### Exercise instructions
Repeat exactly the lines from the first line of the records through the line containing "m_s1b = m_s1 ^ m_c1 ^ m_p2;", and nothing more.
- Opening Delimiter -
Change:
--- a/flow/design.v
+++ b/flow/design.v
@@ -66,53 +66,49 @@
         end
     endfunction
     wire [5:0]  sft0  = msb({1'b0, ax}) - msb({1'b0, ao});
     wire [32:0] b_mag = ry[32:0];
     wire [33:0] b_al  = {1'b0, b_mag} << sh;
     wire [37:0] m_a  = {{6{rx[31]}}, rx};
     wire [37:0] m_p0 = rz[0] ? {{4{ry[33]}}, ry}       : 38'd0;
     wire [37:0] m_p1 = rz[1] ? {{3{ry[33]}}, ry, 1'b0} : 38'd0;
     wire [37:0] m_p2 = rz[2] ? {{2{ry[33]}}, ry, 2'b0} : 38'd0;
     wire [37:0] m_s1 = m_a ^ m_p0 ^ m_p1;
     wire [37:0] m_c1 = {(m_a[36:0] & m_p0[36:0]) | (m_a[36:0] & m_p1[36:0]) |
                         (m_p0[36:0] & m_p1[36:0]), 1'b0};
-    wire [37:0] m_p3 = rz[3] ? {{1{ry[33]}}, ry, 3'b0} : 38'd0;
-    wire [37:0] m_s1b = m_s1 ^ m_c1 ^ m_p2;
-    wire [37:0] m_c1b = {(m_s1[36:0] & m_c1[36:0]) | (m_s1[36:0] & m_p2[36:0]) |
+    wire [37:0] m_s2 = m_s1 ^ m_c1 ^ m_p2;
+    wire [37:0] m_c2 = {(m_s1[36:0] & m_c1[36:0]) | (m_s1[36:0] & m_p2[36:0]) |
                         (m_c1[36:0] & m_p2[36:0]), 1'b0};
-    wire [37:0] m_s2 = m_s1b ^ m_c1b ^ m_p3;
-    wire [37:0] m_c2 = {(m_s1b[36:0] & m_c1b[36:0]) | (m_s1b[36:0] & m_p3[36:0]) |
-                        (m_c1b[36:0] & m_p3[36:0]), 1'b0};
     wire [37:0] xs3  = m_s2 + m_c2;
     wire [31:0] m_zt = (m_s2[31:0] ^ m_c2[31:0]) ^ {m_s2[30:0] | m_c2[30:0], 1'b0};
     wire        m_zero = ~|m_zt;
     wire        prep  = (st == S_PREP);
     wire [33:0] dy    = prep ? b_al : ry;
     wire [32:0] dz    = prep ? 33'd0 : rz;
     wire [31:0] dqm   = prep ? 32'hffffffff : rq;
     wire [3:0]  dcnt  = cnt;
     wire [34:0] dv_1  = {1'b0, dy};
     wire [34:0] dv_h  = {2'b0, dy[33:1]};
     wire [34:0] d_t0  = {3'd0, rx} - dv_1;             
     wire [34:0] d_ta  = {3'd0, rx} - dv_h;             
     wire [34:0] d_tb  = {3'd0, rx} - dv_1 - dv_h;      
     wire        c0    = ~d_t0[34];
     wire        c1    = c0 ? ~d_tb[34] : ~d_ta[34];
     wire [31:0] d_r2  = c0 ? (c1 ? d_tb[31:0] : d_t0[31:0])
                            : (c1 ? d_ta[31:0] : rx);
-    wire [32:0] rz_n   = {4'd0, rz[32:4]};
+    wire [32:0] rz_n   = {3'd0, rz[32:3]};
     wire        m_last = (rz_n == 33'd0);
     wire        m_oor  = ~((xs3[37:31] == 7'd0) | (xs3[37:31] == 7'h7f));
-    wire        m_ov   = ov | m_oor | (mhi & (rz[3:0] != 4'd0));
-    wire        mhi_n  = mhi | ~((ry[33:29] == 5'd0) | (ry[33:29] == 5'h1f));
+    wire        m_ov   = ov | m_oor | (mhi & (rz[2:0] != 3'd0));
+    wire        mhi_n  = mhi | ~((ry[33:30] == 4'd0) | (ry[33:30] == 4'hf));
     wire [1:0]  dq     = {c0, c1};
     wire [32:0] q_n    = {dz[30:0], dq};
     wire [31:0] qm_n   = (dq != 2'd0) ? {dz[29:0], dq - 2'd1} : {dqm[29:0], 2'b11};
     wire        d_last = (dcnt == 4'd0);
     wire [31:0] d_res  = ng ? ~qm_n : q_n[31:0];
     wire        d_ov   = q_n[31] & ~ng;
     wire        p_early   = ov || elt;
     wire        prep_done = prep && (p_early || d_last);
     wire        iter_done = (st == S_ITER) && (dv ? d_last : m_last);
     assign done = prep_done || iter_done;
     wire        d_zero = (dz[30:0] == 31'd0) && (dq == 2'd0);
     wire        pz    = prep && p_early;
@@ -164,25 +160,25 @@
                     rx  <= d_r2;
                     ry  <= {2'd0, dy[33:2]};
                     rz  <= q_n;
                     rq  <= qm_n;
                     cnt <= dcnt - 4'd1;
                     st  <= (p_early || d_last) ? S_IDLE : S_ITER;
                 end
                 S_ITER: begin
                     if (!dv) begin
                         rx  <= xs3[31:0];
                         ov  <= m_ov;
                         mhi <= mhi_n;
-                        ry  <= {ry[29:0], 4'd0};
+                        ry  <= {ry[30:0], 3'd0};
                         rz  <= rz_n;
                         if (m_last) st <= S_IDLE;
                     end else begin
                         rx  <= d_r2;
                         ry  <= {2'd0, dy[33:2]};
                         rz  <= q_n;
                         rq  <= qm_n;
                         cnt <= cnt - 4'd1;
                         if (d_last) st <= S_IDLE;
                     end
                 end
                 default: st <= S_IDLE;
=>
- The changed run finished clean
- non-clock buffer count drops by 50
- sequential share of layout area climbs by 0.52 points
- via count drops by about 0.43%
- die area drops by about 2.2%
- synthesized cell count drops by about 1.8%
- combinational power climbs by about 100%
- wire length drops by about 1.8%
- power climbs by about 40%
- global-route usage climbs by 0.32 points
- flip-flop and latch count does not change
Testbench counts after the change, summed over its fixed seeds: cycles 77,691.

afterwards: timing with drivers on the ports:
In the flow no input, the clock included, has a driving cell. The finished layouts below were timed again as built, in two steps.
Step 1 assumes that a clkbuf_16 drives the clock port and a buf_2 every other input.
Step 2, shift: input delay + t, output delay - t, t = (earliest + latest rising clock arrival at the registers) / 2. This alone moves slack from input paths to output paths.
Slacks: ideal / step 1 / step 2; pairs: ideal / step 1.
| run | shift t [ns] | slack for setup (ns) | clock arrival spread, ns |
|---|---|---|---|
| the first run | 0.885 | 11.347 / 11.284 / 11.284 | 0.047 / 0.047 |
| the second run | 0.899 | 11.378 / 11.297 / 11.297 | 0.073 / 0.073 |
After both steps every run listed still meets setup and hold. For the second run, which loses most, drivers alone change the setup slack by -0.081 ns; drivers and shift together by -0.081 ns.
- Closing Delimiter -
### Result of the exercise
Change:
--- a/flow/design.v
+++ b/flow/design.v
@@ -66,53 +66,49 @@
         end
     endfunction
     wire [5:0]  sft0  = msb({1'b0, ax}) - msb({1'b0, ao});
     wire [32:0] b_mag = ry[32:0];
     wire [33:0] b_al  = {1'b0, b_mag} << sh;
     wire [37:0] m_a  = {{6{rx[31]}}, rx};
     wire [37:0] m_p0 = rz[0] ? {{4{ry[33]}}, ry}       : 38'd0;
     wire [37:0] m_p1 = rz[1] ? {{3{ry[33]}}, ry, 1'b0} : 38'd0;
     wire [37:0] m_p2 = rz[2] ? {{2{ry[33]}}, ry, 2'b0} : 38'd0;
     wire [37:0] m_s1 = m_a ^ m_p0 ^ m_p1;
     wire [37:0] m_c1 = {(m_a[36:0] & m_p0[36:0]) | (m_a[36:0] & m_p1[36:0]) |
                         (m_p0[36:0] & m_p1[36:0]), 1'b0};
-    wire [37:0] m_p3 = rz[3] ? {{1{ry[33]}}, ry, 3'b0} : 38'd0;
-    wire [37:0] m_s1b = m_s1 ^ m_c1 ^ m_p2;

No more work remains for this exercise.